With respect to appeal No. 3, defendant contends that the court erred in summarily denying that part of his CPL 440.10 motion to vacate the judgment insofar as he was convicted of arson in the second degree. We agree. The motion was based on the affidavit of a prosecution witness who recanted her trial testimony that defendant admitted to her that he started a certain house fire. That testimony formed the basis for defendant's conviction of arson in the second degree. Notably, the witness averred that, "Before the trial[,] the police investigator told me if I testified on [defendant's] behalf they would take my daughter away. I am still concerned about this." The People did not submit an opposing affidavit from any of the police officers involved in the case. The court denied the motion without a hearing upon finding that the witness's recantation was unreliable.

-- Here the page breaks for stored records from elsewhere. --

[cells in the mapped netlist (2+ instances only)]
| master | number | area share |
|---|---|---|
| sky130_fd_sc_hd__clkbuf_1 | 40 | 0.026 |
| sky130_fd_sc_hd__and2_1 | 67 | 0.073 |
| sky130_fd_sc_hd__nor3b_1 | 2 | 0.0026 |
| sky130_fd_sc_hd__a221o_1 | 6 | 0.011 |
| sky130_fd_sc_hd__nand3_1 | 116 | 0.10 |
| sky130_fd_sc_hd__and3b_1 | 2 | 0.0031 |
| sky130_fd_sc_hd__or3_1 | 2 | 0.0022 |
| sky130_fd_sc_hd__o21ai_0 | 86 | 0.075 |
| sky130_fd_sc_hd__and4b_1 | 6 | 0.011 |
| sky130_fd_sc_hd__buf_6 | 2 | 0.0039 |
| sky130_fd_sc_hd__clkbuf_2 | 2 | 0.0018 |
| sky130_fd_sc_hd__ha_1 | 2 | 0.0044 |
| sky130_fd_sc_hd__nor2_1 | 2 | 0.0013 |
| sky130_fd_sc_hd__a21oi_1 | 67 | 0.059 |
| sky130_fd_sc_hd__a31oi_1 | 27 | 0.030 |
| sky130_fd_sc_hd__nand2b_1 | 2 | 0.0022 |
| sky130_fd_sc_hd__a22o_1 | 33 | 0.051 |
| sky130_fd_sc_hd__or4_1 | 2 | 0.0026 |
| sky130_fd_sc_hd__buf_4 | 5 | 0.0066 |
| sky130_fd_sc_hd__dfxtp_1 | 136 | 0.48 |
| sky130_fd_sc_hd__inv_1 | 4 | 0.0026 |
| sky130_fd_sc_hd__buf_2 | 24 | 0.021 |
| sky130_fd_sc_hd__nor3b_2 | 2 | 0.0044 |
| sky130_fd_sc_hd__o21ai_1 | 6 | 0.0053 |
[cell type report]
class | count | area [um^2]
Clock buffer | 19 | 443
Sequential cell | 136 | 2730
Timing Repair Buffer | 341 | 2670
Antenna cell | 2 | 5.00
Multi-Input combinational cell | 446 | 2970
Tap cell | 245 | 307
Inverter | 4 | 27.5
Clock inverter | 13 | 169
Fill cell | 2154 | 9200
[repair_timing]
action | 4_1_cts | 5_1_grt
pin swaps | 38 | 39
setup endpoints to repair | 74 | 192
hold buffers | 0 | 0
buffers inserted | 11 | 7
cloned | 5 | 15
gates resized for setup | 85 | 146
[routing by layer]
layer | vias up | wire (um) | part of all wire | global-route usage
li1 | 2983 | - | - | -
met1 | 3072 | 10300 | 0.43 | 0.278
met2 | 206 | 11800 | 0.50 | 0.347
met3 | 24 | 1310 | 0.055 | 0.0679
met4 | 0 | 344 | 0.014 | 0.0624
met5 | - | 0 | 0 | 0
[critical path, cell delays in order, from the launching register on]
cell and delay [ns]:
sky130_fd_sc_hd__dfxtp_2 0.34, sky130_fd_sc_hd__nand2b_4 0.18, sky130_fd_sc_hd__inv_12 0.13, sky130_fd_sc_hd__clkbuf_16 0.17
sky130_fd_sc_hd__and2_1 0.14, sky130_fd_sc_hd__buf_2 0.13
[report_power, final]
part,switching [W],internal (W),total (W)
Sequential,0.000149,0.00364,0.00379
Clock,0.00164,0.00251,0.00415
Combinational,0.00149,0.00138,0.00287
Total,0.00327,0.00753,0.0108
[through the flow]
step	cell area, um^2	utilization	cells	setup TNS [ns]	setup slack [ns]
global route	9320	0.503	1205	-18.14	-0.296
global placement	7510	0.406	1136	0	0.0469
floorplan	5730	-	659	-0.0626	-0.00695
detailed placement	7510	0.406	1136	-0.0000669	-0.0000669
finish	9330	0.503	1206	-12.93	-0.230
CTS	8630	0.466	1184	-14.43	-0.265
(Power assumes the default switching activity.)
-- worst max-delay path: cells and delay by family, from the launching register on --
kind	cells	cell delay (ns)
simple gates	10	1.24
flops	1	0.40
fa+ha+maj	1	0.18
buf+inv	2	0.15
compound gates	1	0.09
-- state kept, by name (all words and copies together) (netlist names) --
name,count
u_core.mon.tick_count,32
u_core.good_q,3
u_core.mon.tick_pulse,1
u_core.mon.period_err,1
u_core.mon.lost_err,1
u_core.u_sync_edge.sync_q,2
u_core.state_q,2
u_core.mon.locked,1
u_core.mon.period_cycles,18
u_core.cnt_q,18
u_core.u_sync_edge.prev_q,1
[src/rtl/rotate_seq.sv]
// rotate_seq: sequencer for an N-bit serial rotate register.
//
// The block owns the shift register and drives its 2:1 LSB feedback select.
// It loads a word serially (MSB first) or rotates the held word a programmed
// number of positions. Completion is flagged by a one-cycle done pulse.
//
// Optional feature macro: ROT_DIR_EN (adds the dir input; dir=1 rotates right).
//
// Ports:
//   clk      in   system clock, rising edge
//   rst_n    in   asynchronous active-low reset
//   start    in   command strobe, sampled only in IDLE
//   mode     in   0 = serial load, 1 = rotate (sampled with start)
//   amount   in   rotate distance (sampled with start, ignored for load)
//   in       in   serial data, MSB first, one bit per LOAD cycle
//   dir      in   (ROT_DIR_EN only) 0 = rotate left, 1 = rotate right
//   select   out  feedback select: 0 = in, 1 = recirculate
//   data_out out  register contents
//   busy     out  high in LOAD and ROT
//   done     out  one-cycle pulse in DONE
module rotate_seq #(
    parameter int WIDTH = 8,
    parameter int AMT_W = $clog2(WIDTH)
) (
    input  logic             clk,
    input  logic             rst_n,
    input  logic             start,
    input  logic             mode,
    input  logic [AMT_W-1:0] amount,
    input  logic             in,
`ifdef ROT_DIR_EN
    input  logic             dir,
`endif
    output logic             select,
    output logic [WIDTH-1:0] data_out,
    output logic             busy,
    output logic             done
);

    // One extra bit so the counter can hold WIDTH for a full load.
    localparam int CW = $clog2(WIDTH) + 1;

    typedef enum logic [1:0] {
        S_IDLE,
        S_LOAD,
        S_ROT,
        S_DONE
    } state_t;

    state_t           r_state;
    logic [CW-1:0]    r_count;
    logic [WIDTH-1:0] r_data;
    logic             r_select;
    logic             r_busy;
    logic             r_done;
`ifdef ROT_DIR_EN
    logic             r_dir;
`endif

    always_ff @(posedge clk or negedge rst_n) begin
        if (!rst_n) begin
            r_state  <= S_IDLE;
            r_count  <= '0;
            r_data   <= '0;
            r_select <= 1'b0;
            r_busy   <= 1'b0;
            r_done   <= 1'b0;
`ifdef ROT_DIR_EN
            r_dir    <= 1'b0;
`endif
        end else begin
            case (r_state)
                S_IDLE: begin
                    r_done <= 1'b0;
                    if (start) begin
`ifdef ROT_DIR_EN
                        r_dir <= dir;
`endif
                        if (!mode) begin
                            r_count  <= CW'(WIDTH);
                            r_state  <= S_LOAD;
                            r_busy   <= 1'b1;
                            r_select <= 1'b0;
                        end else if (amount != '0) begin
                            r_count  <= {{(CW-AMT_W){1'b0}}, amount};
                            r_state  <= S_ROT;
                            r_busy   <= 1'b1;
                            r_select <= 1'b1;
                        end else begin
                            // Zero-distance rotate completes without touching data.
                            r_state <= S_DONE;
                            r_done  <= 1'b1;
                        end
                    end
                end

                S_LOAD: begin
                    r_data  <= {r_data[WIDTH-2:0], in};
                    r_count <= r_count - 1'b1;
                    if (r_count == CW'(1)) begin
                        r_state <= S_DONE;
                        r_busy  <= 1'b0;
                        r_done  <= 1'b1;
                    end
                end

                S_ROT: begin
`ifdef ROT_DIR_EN
                    if (r_dir)
                        r_data <= {r_data[0], r_data[WIDTH-1:1]};
                    else
                        r_data <= {r_data[WIDTH-2:0], r_data[WIDTH-1]};
`else
                    r_data <= {r_data[WIDTH-2:0], r_data[WIDTH-1]};
`endif
                    r_count <= r_count - 1'b1;
                    if (r_count == CW'(1)) begin
                        r_state  <= S_DONE;
                        r_busy   <= 1'b0;
                        r_select <= 1'b0;
                        r_done   <= 1'b1;
                    end
                end

                S_DONE: begin
                    r_done  <= 1'b0;
                    r_state <= S_IDLE;
                end

                default: begin
                    r_state  <= S_IDLE;
                    r_busy   <= 1'b0;
                    r_select <= 1'b0;
                    r_done   <= 1'b0;
                end
            endcase
        end
    end

    assign select   = r_select;
    assign data_out = r_data;
    assign busy     = r_busy;
    assign done     = r_done;

endmodule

We conclude based on the totality of the circumstances that the court erred in denying that part of the motion with respect to the conviction of arson in the second degree without first holding a hearing (see People v. Jenkins, 84 A.D.3d 1403, 1407, 923 N.Y.S.2d 706 [2d Dept. 2011], lv denied 19 N.Y.3d 1026, 953 N.Y.S.2d 560, 978 N.E.2d 112 [2012] ; see generally People v. Martinez, 126 A.D.3d 1350, 1351, 5 N.Y.S.3d 645 [4th Dept. 2015] ). The witness's "trial testimony, if false, was extremely prejudicial to defendant inasmuch as, without that testimony, there would have been no basis for the jury to convict defendant" for setting the fire at issue in the arson in the second degree count ( Martinez, 126 A.D.3d at 1351, 5 N.Y.S.3d 645 ; see generally People v. Lane, 100 A.D.3d 1540, 1541, 954 N.Y.S.2d 363 [4th Dept. 2012], lv. denied 20 N.Y.3d 1063, 962 N.Y.S.2d 613, 985 N.E.2d 923 [2013] ). We therefore reverse the order in appeal No. 3 insofar as appealed from, vacate that part of the order denying the motion with respect to the conviction of arson in the second degree and remit the matter to Supreme Court to conduct a hearing pursuant to CPL 440.30(5) on that part of the motion.
It is hereby ORDERED that the judgment so appealed from is unanimously affirmed.